In developing the demonstration program, an important part of handling collisions among objects is determining the relative position and velocity. This is an easy enough calculation to put in the show system function, for now.  The next step will be to examine the move object functions to handle collisions better.   I want to divide up the “Mechanics” section into areas; some of these will become more important as I increase the size of systems.  I am also adding the possibility of using multiple commands for the thermodynamics, electromagnetism, and structure of matter functions.  I am also starting to use multiple commands for chemical substances  and introducing sub-areas for personal studies.

I have also included a “Graphics Object” class which lends itself to some fairly complicated operations and manipulations. So far,  it consists of one pixel, set on or off. As with physical systems, I will be expanding this one element at a time, but it should be simpler than the physical system and go faster.
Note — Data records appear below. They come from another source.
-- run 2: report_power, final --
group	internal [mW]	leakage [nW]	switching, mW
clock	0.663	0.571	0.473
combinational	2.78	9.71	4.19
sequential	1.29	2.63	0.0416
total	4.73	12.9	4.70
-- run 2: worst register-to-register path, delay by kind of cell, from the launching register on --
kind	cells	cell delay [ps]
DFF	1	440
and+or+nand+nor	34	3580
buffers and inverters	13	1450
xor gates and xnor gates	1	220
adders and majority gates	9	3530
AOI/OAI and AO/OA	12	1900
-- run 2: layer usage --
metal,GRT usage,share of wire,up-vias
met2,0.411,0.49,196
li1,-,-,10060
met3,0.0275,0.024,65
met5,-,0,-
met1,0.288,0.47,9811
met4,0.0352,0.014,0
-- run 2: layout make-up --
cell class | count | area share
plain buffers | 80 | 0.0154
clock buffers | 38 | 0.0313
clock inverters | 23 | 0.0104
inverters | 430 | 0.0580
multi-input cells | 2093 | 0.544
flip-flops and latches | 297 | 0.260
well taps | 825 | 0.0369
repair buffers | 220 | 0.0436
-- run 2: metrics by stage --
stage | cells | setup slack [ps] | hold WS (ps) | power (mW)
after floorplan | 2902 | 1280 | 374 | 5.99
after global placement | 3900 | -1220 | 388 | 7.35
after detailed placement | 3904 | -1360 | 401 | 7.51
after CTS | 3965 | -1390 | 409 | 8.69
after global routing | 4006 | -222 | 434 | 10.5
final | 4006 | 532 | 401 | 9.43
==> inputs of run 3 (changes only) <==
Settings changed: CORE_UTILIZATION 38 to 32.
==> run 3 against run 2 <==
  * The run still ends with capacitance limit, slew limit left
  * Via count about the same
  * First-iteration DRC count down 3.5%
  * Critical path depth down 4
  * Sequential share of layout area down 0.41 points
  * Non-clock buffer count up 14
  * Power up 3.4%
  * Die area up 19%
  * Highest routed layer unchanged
`src/design/tkht_pkg.sv`:
```
package tkht_pkg;

  // Multiplicative hash constants: 0.618... and 0.279... as 0.32 fractions.
  localparam logic [31:0] HASH_C1 = 32'd2654435769;
  localparam logic [31:0] HASH_C2 = 32'd1200244469;

  localparam int unsigned CFG_W = 9;
  localparam logic [CFG_W-1:0] CFG_RESET = 9'd256;
  localparam int unsigned ADDR_W = 3;

  typedef enum logic [1:0] {
    OP_INSERT = 2'd0,
    OP_LOOKUP = 2'd1,
    OP_REMOVE = 2'd2
  } op_e;

  typedef enum logic [2:0] {
    ST_INSERTED = 3'd0,
    ST_PRESENT  = 3'd1,
    ST_NO_ROOM  = 3'd2,
    ST_HIT      = 3'd3,
    ST_MISS     = 3'd4
  } status_e;

  typedef struct packed {
    logic    clr_step;
    logic    load;
    logic    mul;
    logic    sum;
    logic    idx;
    logic    rd_head;
    logic    rd_ent_head;
    logic    rd_ent_next;
    logic    adv_prev;
    logic    pop;
    logic    take_pop;
    logic    take_mark;
    logic    wr_ent;
    logic    link_new;
    logic    unlink;
    logic    grab;
    logic    st_we;
    status_e st_val;
    logic    fin;
  } cmd_t;

  typedef struct packed {
    logic       clr_last;
    logic       head_valid;
    logic       link_valid;
    logic       key_match;
    logic       free_nonempty;
    logic       mark_avail;
    logic [1:0] op;
  } stat_t;

endpackage

```
`src/design/tkht_ctrl.sv`:
```
module tkht_ctrl import tkht_pkg::*; (
  input  logic  clk_i,
  input  logic  rst_ni,
  input  logic  start_i,
  input  stat_t stat_i,
  output cmd_t  cmd_o,
  output logic  busy_o
);

  typedef enum logic [12:0] {
    S_CLEAR   = 13'b0000000000001,
    S_IDLE    = 13'b0000000000010,
    S_MUL     = 13'b0000000000100,
    S_SUM     = 13'b0000000001000,
    S_IDX     = 13'b0000000010000,
    S_HEAD    = 13'b0000000100000,
    S_CHKHEAD = 13'b0000001000000,
    S_CMP     = 13'b0000010000000,
    S_POPWAIT = 13'b0000100000000,
    S_WRENT   = 13'b0001000000000,
    S_LINK    = 13'b0010000000000,
    S_DONE    = 13'b0100000000000,
    S_SPARE   = 13'b1000000000000
  } state_e;

  state_e state_q, state_d;
  logic   walk_miss, walk_hit;

  always_comb begin
    state_d   = state_q;
    cmd_o     = '0;
    cmd_o.st_val = ST_MISS;
    walk_miss = 1'b0;
    walk_hit  = 1'b0;
    case (state_q)
      S_CLEAR: begin
        cmd_o.clr_step = 1'b1;
        if (stat_i.clr_last) state_d = S_IDLE;
      end
      S_IDLE: begin
        if (start_i) begin
          cmd_o.load = 1'b1;
          state_d    = S_MUL;
        end
      end
      S_MUL: begin
        cmd_o.mul = 1'b1;
        state_d   = S_SUM;
      end
      S_SUM: begin
        cmd_o.sum = 1'b1;
        state_d   = S_IDX;
      end
      S_IDX: begin
        cmd_o.idx = 1'b1;
        state_d   = S_HEAD;
      end
      S_HEAD: begin
        cmd_o.rd_head = 1'b1;
        state_d       = S_CHKHEAD;
      end
      S_CHKHEAD: begin
        if (stat_i.head_valid) begin
          cmd_o.rd_ent_head = 1'b1;
          state_d           = S_CMP;
        end else begin
          walk_miss = 1'b1;
        end
      end
      S_CMP: begin
        if (stat_i.key_match) begin
          walk_hit = 1'b1;
        end else if (stat_i.link_valid) begin
          cmd_o.rd_ent_next = 1'b1;
        end else begin
          cmd_o.adv_prev = 1'b1;
          walk_miss      = 1'b1;
        end
      end
      S_POPWAIT: begin
        cmd_o.take_pop = 1'b1;
        state_d        = S_WRENT;
      end
      S_WRENT: begin
        cmd_o.wr_ent = 1'b1;
        state_d      = S_LINK;
      end
      S_LINK: begin
        cmd_o.link_new = 1'b1;
        cmd_o.st_we    = 1'b1;
        cmd_o.st_val   = ST_INSERTED;
        state_d        = S_DONE;
      end
      S_DONE: begin
        cmd_o.fin = 1'b1;
        state_d   = S_IDLE;
      end
      default: state_d = S_IDLE;
    endcase

    // The end of the chain was reached without a match.
    if (walk_miss) begin
      if (stat_i.op == OP_INSERT) begin
        if (stat_i.free_nonempty) begin
          cmd_o.pop = 1'b1;
          state_d   = S_POPWAIT;
        end else if (stat_i.mark_avail) begin
          cmd_o.take_mark = 1'b1;
          state_d         = S_WRENT;
        end else begin
          cmd_o.st_we  = 1'b1;
          cmd_o.st_val = ST_NO_ROOM;
          state_d      = S_DONE;
        end
      end else begin
        cmd_o.st_we  = 1'b1;
        cmd_o.st_val = ST_MISS;
        state_d      = S_DONE;
      end
    end

    // Both keys matched the entry under inspection.
    if (walk_hit) begin
      cmd_o.st_we = 1'b1;
      state_d     = S_DONE;
      case (stat_i.op)
        OP_INSERT: cmd_o.st_val = ST_PRESENT;
        OP_LOOKUP: begin
          cmd_o.st_val = ST_HIT;
          cmd_o.grab   = 1'b1;
        end
        OP_REMOVE: begin
          cmd_o.st_val = ST_HIT;
          cmd_o.grab   = 1'b1;
          cmd_o.unlink = 1'b1;
        end
        default: cmd_o.st_val = ST_MISS;
      endcase
    end
  end

  always_ff @(posedge clk_i or negedge rst_ni) begin
    if (!rst_ni) begin
      state_q <= S_CLEAR;
    end else begin
      state_q <= state_d;
    end
  end

  assign busy_o = (state_q != S_IDLE);

endmodule

```
## config.mk

```make
export PLATFORM = sky130hd
export DESIGN_NAME = utf8_to_ucs2_sanitizer_top
export DESIGN_NICKNAME = d
export VERILOG_FILES = /design/src/sv/u8ucs_pkg.sv /design/src/sv/u8ucs_front.sv /design/src/sv/u8ucs_queue.sv /design/src/sv/u8ucs_back.sv /design/src/sv/utf8_to_ucs2_sanitizer_top.sv
export SDC_FILE = /design/constraint.sdc
export NUM_CORES = 1
export LEC_CHECK = 0
export ABC_AREA = 1
export BUFFER_PORTS_ARGS = -buffer_cell sky130_fd_sc_hd__buf_4
export CAP_MARGIN = 25
export CORE_ASPECT_RATIO = 1.1
export CORE_MARGIN = 2
export CORE_UTILIZATION = 64
export DETAILED_ROUTE_END_ITERATION = 8
export GPL_TIMING_DRIVEN = 0
export PLACE_DENSITY_LB_ADDON = 0.2
export SYNTH_ARGS = -nofsm -noshare
export SYNTH_HDL_FRONTEND = slang
export SYNTH_SLANG_ARGS = --single-unit
```

## constraint.sdc

```tcl
create_clock -name clk_i -period 8 [get_ports clk_i]
set_input_delay 0 -clock clk_i [delete_from_list [all_inputs] [get_ports clk_i]]
set_output_delay 0 -clock clk_i [all_outputs]
set_load 0.005 [all_outputs]
```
One of my mathematical idiosyncrasies is the handling of errors in arithmetic. Since computers typically represent numbers with finite and fixed combination of digits, which are not easily expandable, and have a hard time reporting both results and errors, I have decided to represent numbers as classes including a set of error flags and a value, and have the relations and operations on the numbers both return the error flags and set the values. I am working on the TinyWholeNumbers  class as an exercise in how this is to be done.  This class includes three flags: Undefined, which is used in the case for things such as division by zero, and results of illegitimate or doubtful comparisons and operations; underflow, for numbers less than zero, and overflow, for numbers greater than zero.  Values are in the range 0-255.

I have experimented with two different ways of reading and setting the flags: one won’t compile, and the other works but is wasteful of space. I am going to try a third way, typically used in Windows programming, (using an unsigned character to represent a bit and using masks and logical operations to clear and set bits).   It’s easy enough to create a TinyWholeNumber constructor to clear all the flags and set the value to zero.  An integer data type as used in C and C++ typically uses 4 bytes: which is much too large for the tiny version, and includes negative values.  To do the conversion, I need to throw away all negative values and set the underflow flag; or throw away all values larger than 255 and set the overflow flag.

Writing the assignment operator is also tricky. I regard trying to set a number to an illegitimate value (one that has an underflow, or overflow flag set) as a questionable operation, and so it sets the “undefined” flag.

When I output a number, I append a character corresponding to one of these flags so that I can tell whether it came from a good calculation or a questionable one.  This will be important in higher orders of mathematics, when errors can propagate, proliferate, and corrupt a calculation. I need to let most calculations proceed, since the results will be good in most cases, but I also need to be able to trace errors to their source.